Top of Records supplied
### config.mk
export PLATFORM = sky130hd
export DESIGN_NAME = pc_sequencer
export DESIGN_NICKNAME = d
export VERILOG_FILES = /design/src/rtl/pc_seq_pkg.sv /design/src/rtl/ret_addr_stack.sv /design/src/rtl/pc_sequencer.sv
export SDC_FILE = /design/constraint.sdc
export NUM_CORES = 1
export LEC_CHECK = 0
export ABC_AREA = 1
export CAP_MARGIN = 20
export CORE_MARGIN = 8
export CORE_UTILIZATION = 41
export CTS_BUF_LIST = sky130_fd_sc_hd__clkbuf_4
export DETAILED_ROUTE_END_ITERATION = 12
export PLACE_DENSITY = 0.82
export REMOVE_ABC_BUFFERS = 1
export SETUP_SLACK_MARGIN = 0.05
export SLEW_MARGIN = 10
export SYNTH_ARGS = -nofsm -noshare
export SYNTH_HDL_FRONTEND = slang
export SYNTH_SLANG_ARGS = --single-unit
### constraint.sdc
create_clock -name clk -period 1.3 [get_ports clk]
set_input_delay 0.195 -clock clk [delete_from_list [all_inputs] [get_ports clk]]
set_output_delay 0.195 -clock clk [all_outputs]
set_load 0.05 [all_outputs]
### src/rtl/pc_seq_pkg.sv
// Shared definitions for the program-counter sequencer: next-PC select codes
// and default parameter values.
// Optional return-address stack is enabled with PC_SEQ_RET_STACK_EN.
package pc_seq_pkg;

   localparam int unsigned PC_W_DEF        = 8;
   localparam int unsigned STACK_DEPTH_DEF = 4;
   localparam int unsigned STACK_DEPTH_MAX = 16;

   // Source of the next program counter value.
   typedef enum logic [2:0] {
      SEL_HOLD = 3'd0,
      SEL_INC  = 3'd1,
      SEL_JUMP = 3'd2,
      SEL_CALL = 3'd3,
      SEL_RET  = 3'd4
   } sel_t;

   // Width of a counter that must represent 0..depth inclusive.
   function automatic int unsigned count_width(input int unsigned depth);
      return (depth < 1) ? 1 : $clog2(depth + 1);
   endfunction

endpackage

### src/rtl/ret_addr_stack.sv
// Return-address LIFO for the PC sequencer. Only the occupancy count is
// reset; entry contents are don't-care until written. Push and pop are
// expected to be mutually exclusive and qualified by full/empty upstream.
module ret_addr_stack
   import pc_seq_pkg::*;
#(
   parameter int unsigned PC_W        = PC_W_DEF,
   parameter int unsigned STACK_DEPTH = STACK_DEPTH_DEF
) (
   input  logic                                   clk,
   input  logic                                   rst,
   input  logic                                   push,
   input  logic                                   pop,
   input  logic [PC_W-1:0]                        push_data,
   output logic [PC_W-1:0]                        top_data,
   output logic [count_width(STACK_DEPTH)-1:0]    count,
   output logic                                   full,
   output logic                                   empty
);

   localparam int unsigned CNT_W = count_width(STACK_DEPTH);
   localparam int unsigned IDX_W = (STACK_DEPTH > 1) ? $clog2(STACK_DEPTH) : 1;

   logic [PC_W-1:0]  entries [STACK_DEPTH];
   logic [CNT_W-1:0] count_nxt;
   logic [IDX_W-1:0] wr_idx;
   logic [IDX_W-1:0] top_idx;

   // Write slot is the current count, top of stack is one below it.
   always_comb begin
      wr_idx    = count[IDX_W-1:0];
      top_idx   = IDX_W'(count - CNT_W'(1));
      count_nxt = count;
      if (push && !full) begin
         count_nxt = count + CNT_W'(1);
      end else if (pop && !empty) begin
         count_nxt = count - CNT_W'(1);
      end
   end

   // Top entry; only meaningful while the stack is not empty.
   always_comb begin
      top_data = '0;
      if (!empty) begin
         top_data = entries[top_idx];
      end
   end

   // Entry storage, no reset needed.
   always_ff @(posedge clk) begin
      if (push && !full) begin
         entries[wr_idx] <= push_data;
      end
   end

   // Occupancy count and registered full/empty flags.
   always_ff @(posedge clk) begin
      if (rst) begin
         count <= '0;
         full  <= 1'b0;
         empty <= 1'b1;
      end else begin
         count <= count_nxt;
         full  <= (count_nxt == CNT_W'(STACK_DEPTH));
         empty <= (count_nxt == '0);
      end
   end

endmodule

### src/rtl/pc_sequencer.sv
// Program-counter sequencer: increment, jump, and (optionally) call/return
// through a return-address stack with sticky overflow/underflow fault.
// Define PC_SEQ_RET_STACK_EN to build in the return stack; without it call
// behaves as jump and return is ignored.
module pc_sequencer
   import pc_seq_pkg::*;
#(
   parameter int unsigned PC_W        = PC_W_DEF,
   parameter int unsigned STACK_DEPTH = STACK_DEPTH_DEF
) (
   input  logic                                   clk,
   input  logic                                   rst,
   input  logic                                   startbit,
   input  logic                                   wb_stage,
   input  logic                                   jump_flag,
   input  logic                                   call_flag,
   input  logic                                   ret_flag,
   input  logic [PC_W-1:0]                        jump_address,
   output logic [PC_W-1:0]                        pc,
   output logic                                   running,
   output logic [count_width(STACK_DEPTH)-1:0]    stack_count,
   output logic                                   stack_full,
   output logic                                   stack_empty,
   output logic                                   fault
);

   localparam int unsigned CNT_W = count_width(STACK_DEPTH);

   sel_t            sel;
   logic            advance;
   logic [PC_W-1:0] pc_inc;

   assign advance = running && wb_stage && !fault;
   assign pc_inc  = pc + PC_W'(1);

`ifdef PC_SEQ_RET_STACK_EN

   logic            push;
   logic            pop;
   logic [PC_W-1:0] top_data;

   // Next-PC select with ret > call > jump > increment priority.
   always_comb begin
      sel = SEL_HOLD;
      if (advance) begin
         if (ret_flag) begin
            sel = SEL_RET;
         end else if (call_flag) begin
            sel = SEL_CALL;
         end else if (jump_flag) begin
            sel = SEL_JUMP;
         end else begin
            sel = SEL_INC;
         end
      end
   end

   assign push = (sel == SEL_CALL) && !stack_full;
   assign pop  = (sel == SEL_RET)  && !stack_empty;

   ret_addr_stack #(
      .PC_W        (PC_W),
      .STACK_DEPTH (STACK_DEPTH)
   ) u_stack (
      .clk       (clk),
      .rst       (rst),
      .push      (push),
      .pop       (pop),
      .push_data (pc_inc),
      .top_data  (top_data),
      .count     (stack_count),
      .full      (stack_full),
      .empty     (stack_empty)
   );

   // PC, run state and sticky fault; fault freezes everything until reset.
   always_ff @(posedge clk) begin
      if (rst) begin
         pc      <= '0;
         running <= 1'b0;
         fault   <= 1'b0;
      end else begin
         if (startbit) begin
            running <= 1'b1;
         end
         case (sel)
            SEL_INC:  pc <= pc_inc;
            SEL_JUMP: pc <= jump_address;
            SEL_CALL: begin
               if (stack_full) begin
                  fault <= 1'b1;
               end else begin
                  pc <= jump_address;
               end
            end
            SEL_RET: begin
               if (stack_empty) begin
                  fault <= 1'b1;
               end else begin
                  pc <= top_data;
               end
            end
            default: pc <= pc;
         endcase
      end
   end

`else

   logic unused_ret_flag;

   assign unused_ret_flag = ret_flag;
   assign stack_count     = CNT_W'(0);
   assign stack_full      = 1'b0;
   assign stack_empty     = 1'b1;
   assign fault           = 1'b0;

   // Next-PC select: call degrades to jump, return is ignored.
   always_comb begin
      sel = SEL_HOLD;
      if (advance) begin
         if (call_flag || jump_flag) begin
            sel = SEL_JUMP;
         end else begin
            sel = SEL_INC;
         end
      end
   end

   // PC and run state.
   always_ff @(posedge clk) begin
      if (rst) begin
         pc      <= '0;
         running <= 1'b0;
      end else begin
         if (startbit) begin
            running <= 1'b1;
         end
         case (sel)
            SEL_INC:  pc <= pc_inc;
            SEL_JUMP: pc <= jump_address;
            default:  pc <= pc;
         endcase
      end
   end

`endif

endmodule

Yosys cells after proc, flatten, opt, wreduce, memory -nomap -nowiden
Cells that the tools add are included.
{"block": "classes", "addsub": 1, "eq_ne": 2, "muxes": 3, "reduce_logical": 3}
{"op": "case mux 8 bit (2 select lines)", "n": 1}
{"op": "adder 8 x 1 -> 8 bit, second input constant", "n": 1}
{"op": "equality test 3 x 1 -> 1 bit, second input constant", "n": 1}
{"op": "equality test 3 x 2 -> 1 bit, second input constant", "n": 1}
{"op": "2-to-1 mux 3 bit", "n": 1}
{"op": "2-to-1 mux 2 bit", "n": 1}
{"op": "nonzero test 2 bit", "n": 1}
{"op": "logical AND 1 bit", "n": 1}
{"op": "logical OR 1 bit", "n": 1}
{"block": "word_totals", "regBits": 9, "input_bits": 15, "output_inout_bits": 15, "word_cells": 11}

Longest topological paths before layout
{"block": "depth", "word_depth": 5, "mapped_depth": 9, "mapped_depth_nobuf": 9}

Least setup slack after synthesis
No wires, ideal clock.
{"block": "synth_path", "kind": "reg-to-reg", "from": "reg pc[0]", "to": "reg pc[6]", "setup_ps": 116, "arrival_ps": 1416, "required_time_ps": 1184, "slack_ps": -232, "stages_incl_launch_ff": 7, "path_buffers": 0, "period_less_slack_ps": 1532, "path_cell_list": "dfxtp_1 -> ha_1 -> nand2_1 -> nor2_2 -> nand4_1 -> a21oi_1 -> nor2_1"}
{"block": "synth_via", "elab_chain_cells": 2}
{"element": "start: declaration", "line": "pc_sequencer.sv:19", "rtl": "output logic [PC_W-1:0] pc,"}
{"element": "start signal: assignment", "line": "pc_sequencer.sv:140", "rtl": "SEL_INC: pc <= pc_inc;"}
{"element": "start signal: assignment", "line": "pc_sequencer.sv:141", "rtl": "SEL_JUMP: pc <= jump_address;"}
{"element": "start signal: assignment", "line": "pc_sequencer.sv:142", "rtl": "default: pc <= pc;"}
{"element": "adder 8 x 1 -> 8 bit", "line": "pc_sequencer.sv:34", "rtl": "assign pc_inc = pc + PC_W'(1);"}
{"element": "case mux 8 bit (2 select lines)", "line": "pc_sequencer.sv:139", "rtl": "case (sel)"}
No other way between the ends.
A chain may end at the register's enable or synchronous reset.

Worst setup path in the final report
{"block": "layout_path", "from": "in call_flag", "to": "reg pc[4]"}
{"block": "layout_via", "elab_chain_cells": 5, "word_cells_on_any_way": 7, "cone_classes": "2 x eq/ne; 3 x mux; 2 x reduce/logical"}
{"element": "start: declaration", "line": "pc_sequencer.sv:16", "rtl": "input logic call_flag,"}
{"element": "logical OR 1 bit *", "line": "pc_sequencer.sv:122", "rtl": "if (call_flag || jump_flag) begin"}
{"element": "2-to-1 mux 2 bit *", "line": "pc_sequencer.sv:122"}
{"element": "2-to-1 mux 3 bit *", "line": "pc_sequencer.sv:121", "rtl": "if (advance) begin"}
{"element": "equality test 3 x 2 -> 1 bit or equality test 3 x 1 -> 1 bit (tied branches)", "line": "pc_sequencer.sv:139"}
{"element": "case mux 8 bit (2 select lines) or nonzero test 2 bit (tied branches)"}
Mark *: on every way between the ends. The rest lies on a longest branch, timed or not.

==> impl_metrics.json <==
{
  "run_status": "finished clean",
  "gp_congestion": 0.8686,
  "clk_latency_ns": 0.27,
  "first_pass_iters": 4,
  "nNetsFinal": 148,
  "hold_buffers": 0,
  "grtUsageTotal_pct": 12.41,
  "ant_nets": 0,
  "drv_slew": 0,
  "port_buffers": 22,
  "cts_sinks": 9,
  "cpPeakStageDelay_ns": 0.50,
  "crit_path_start_kind": "input port",
  "worstPathArrival_ns": 1.36,
  "dieWidth_um": 54.99,
  "r2r_cells": 9,
  "synth.distinct_cells": 17,
  "netlist_instances": 100,
  "vias": 719,
  "r2r-end": "pc[6]",
  "dp.cells": 143,
  "drc_errors": 0,
  "grt_setup_unrepaired": "yes",
  "hold_path.class": "input port to flip-flop",
  "synth_area_leader_cell": "dfxtp_1",
  "ios": 30,
  "p_total_w": 0.0008761,
  "path_max_fanout": 6,
  "crit_buf_inv": 2,
  "fin_crit_sh_pct": 91.85,
  "antennaDiodeCount": 0,
  "dp_hpwl_mm": 1.393,
  "cts_tree": "yes",
  "critical_path.top_delay_family": "buffers and inverters",
  "netlist_top_cells_area": "dfxtp_1 29%, nand2_1 14%, inv_1 7.8%",
  "grt_pass1_wl_mm": 2.725,
  "dieArea_um2": 3023,
  "max-cap-violations": 0,
  "peakVddDrop_mv": 0.5772,
  "ys_ff_latch": 9,
  "synth_seq_area_share_pct": 28.92,
  "min-delay-start": "startbit",
  "cts_buffer_depth": 2,
  "synth.avg_cell_area_um2": 6.231,
  "fp.dieH_um": 54.99,
  "holdPathEnd": "running",
  "hold_viol_final": 0,
  "cts_max_level": 1,
  "r2r-start": "pc[0]",
  "cp_data_required_time_ns": 1.47,
  "synth_top_cell_area_share_pct": 28.92,
  "clock-root-buffer": "clkbuf_4",
  "place_ws_ns": -0.1990,
  "crit_type": "input port to flip-flop",
  "whs_path_depth": 3,
  "path_cells": "clkdlybuf4s50_1, nor2_2, buf_4, or2_2, a21oi_2, nor2_1",
  "max_freq_ghz": 0.8375,
  "final_cells": 147,
  "syn_area_um2": 623.1,
  "yosys_warnings": 0,
  "worst_setup_path_end_kind": "flip-flop",
  "drt_iter0_drc": 15,
  "overflow": 0,
  "leakagePower_nw": 0.4628,
  "num_rows": 14,
  "antenna_found_initial": 0,
  "totalWireLength_mm": 1.763,
  "post_cts_buffers": 0,
  "cp_slowest_cell": "clkdlybuf4s50_1",
  "numCtsBuffers": 3,
  "fin_tns_setup_ns": 0,
  "skew_ns": 0.001943,
  "path_clk_slew_ns": 0.07,
  "initial_core_util_pct": 42.35,
  "grt_pass1_vias": 685,
  "finalSetupViolCount": 0,
  "layout_setup_ws_ns": 0.1059,
  "syn2layout_area_growth_pct": 63.86,
  "r2r_setup_slack_ns": 0.12,
  "min_period_ns": 1.194,
  "wl_per_cell_um": 11.99,
  "coreArea_um2": 1471,
  "grt_max_degree": 10,
  "drive_gt1_share_pct": 27.48,
  "p_per_area_nw_per_um2": 858.1,
  "viasPerCell": 4.891
}
[synthesized netlist by cell type]
cell / instances
nand2_1: 23
inv_1: 13
nor2_1: 12
dfxtp_1: 9
a21oi_1: 8
nand3_1: 7
buf_4: 6
o21ai_0: 5
nor2_2: 4
or2_2: 3
conb_1: 2
nand2_2: 2
o211ai_1: 2
a21oi_2: 1
buf_6: 1
ha_1: 1
nand4_1: 1
[how the worst max path moves through the flow]
stage,from,end,slack [ns],depth (start not counted)
2_1_floorplan,pc[0],pc[6],-0.23,6
4_1_cts,jump_flag,pc[4],0.08,6
6_report,call_flag,pc[4],0.11,6
5_1_grt,pc[1],pc[6],0.03,9
3_5_place_dp,jump_flag,pc[4],-0.20,6
3_3_place_gp,jump_flag,pc[6],-0.14,6
[layer usage]
metal	GRT usage [%]	up-vias	part of all wire, %
met2	21.13	19	50
met5	0	-	0
li1	-	363	-
met4	8.400	0	2.3
met1	12.84	332	42
met3	3.743	5	5.8
[state kept, by name (all words and copies together), names as in the netlist]
name,cells
running,1
pc,8
[tightest hold or removal path, stage by stage]
cell and delay (ns):
clkdlybuf4s50_1 0.39, nor2_1 0.08, nor2_1 0.04
[logic make-up (layout without fill, tap and decap cells)]
kind of cell	Yosys count	count (layout)	share of synthesized area [%]
adder cells (fa/ha/maj)	1	1	2.008
AO/OA/AOI/OAI	16	16	14.26
other	2	6	1.205
buffers and inverters	20	47	16.87
flip-flops	9	9	28.92
AND/OR/NAND/NOR	52	52	36.75
[what timing repair did]
item | CTS | global route
setup endpoints to repair | 0 | 3
hold endpoints to repair | 0 | 0
resized for setup | 0 | 6
[final cells by class]
| type | count | area [um^2] |
|---|---|---|
| fill | 118 | 450.4 |
| sequential | 9 | 182.7 |
| inverter | 13 | 48.80 |
| clock buffer | 4 | 30.03 |
| timing repair buffer | 30 | 370.4 |
| tap | 16 | 20.02 |
| multi-input combinational | 75 | 369.1 |
[layout by cell type (no fill, tap or decap)]
cell type	netlist	final
nand2_1	23	23
inv_1	13	13
clkdlybuf4s50_1	0	13
nor2_1	12	12
buf_12	0	9
buf_4	6	8
a21oi_1	8	7
dfxtp_1	9	7
nand3_1	7	6
conb_1	2	6
o21ai_0	5	5
clkbuf_4	0	4
nor2_2	4	3
or2_2	3	3
nand2_2	2	2
a21oi_2	1	2
o211ai_1	2	2
dfxtp_2	0	2
nor2_4	0	1
nand3_2	0	1
nand4_1	1	1
ha_2	0	1
[through the flow]
step | cell area, um^2 | utilization [%] | hold slack [ns]
after floorplan | 581.8 | - | 0.2574
after global placement | 972.2 | 66.07 | 0.5325
after detailed placement | 972.2 | 66.07 | 0.5380
after CTS | 1002 | 68.11 | 0.4874
after global routing | 1021 | 69.39 | 0.5368
final | 1021 | 69.39 | 0.4850
[report_power, final]
| part | switching, W | internal [W] |
|---|---|---|
| Combinational | 0.000176 | 0.000140 |
| Clock | 0.000110 | 0.000140 |
| Sequential | 0.0000169 | 0.000293 |
No activity file was read; power rests on OpenSTA's default activity.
Bottom of Records supplied
:: About this exercise ::
For this exercise, repeat exactly the lines of the data above from the one with "logic [PC_W-1:0] pc_inc;" down to the one with "pc <= top_data;", both end lines included.

:: Task answer ::
   logic [PC_W-1:0] pc_inc;

   assign advance = running && wb_stage && !fault;
   assign pc_inc  = pc + PC_W'(1);

`ifdef PC_SEQ_RET_STACK_EN

   logic            push;
   logic            pop;
   logic [PC_W-1:0] top_data;

   // Next-PC select with ret > call > jump > increment priority.
   always_comb begin
      sel = SEL_HOLD;
      if (advance) begin
         if (ret_flag) begin
            sel = SEL_RET;
         end else if (call_flag) begin
            sel = SEL_CALL;
         end else if (jump_flag) begin
            sel = SEL_JUMP;
         end else begin
            sel = SEL_INC;
         end
      end
   end

   assign push = (sel == SEL_CALL) && !stack_full;
   assign pop  = (sel == SEL_RET)  && !stack_empty;

   ret_addr_stack #(
      .PC_W        (PC_W),
      .STACK_DEPTH (STACK_DEPTH)
   ) u_stack (
      .clk       (clk),
      .rst       (rst),
      .push      (push),
      .pop       (pop),
      .push_data (pc_inc),
      .top_data  (top_data),
      .count     (stack_count),
      .full      (stack_full),
      .empty     (stack_empty)
   );

   // PC, run state and sticky fault; fault freezes everything until reset.
   always_ff @(posedge clk) begin
      if (rst) begin
         pc      <= '0;
         running <= 1'b0;
         fault   <= 1'b0;
      end else begin
         if (startbit) begin
            running <= 1'b1;
         end
         case (sel)
            SEL_INC:  pc <= pc_inc;
            SEL_JUMP: pc <= jump_address;
            SEL_CALL: begin
               if (stack_full) begin
                  fault <= 1'b1;
               end else begin
                  pc <= jump_address;
               end
            end
            SEL_RET: begin
               if (stack_empty) begin
                  fault <= 1'b1;
               end else begin
                  pc <= top_data;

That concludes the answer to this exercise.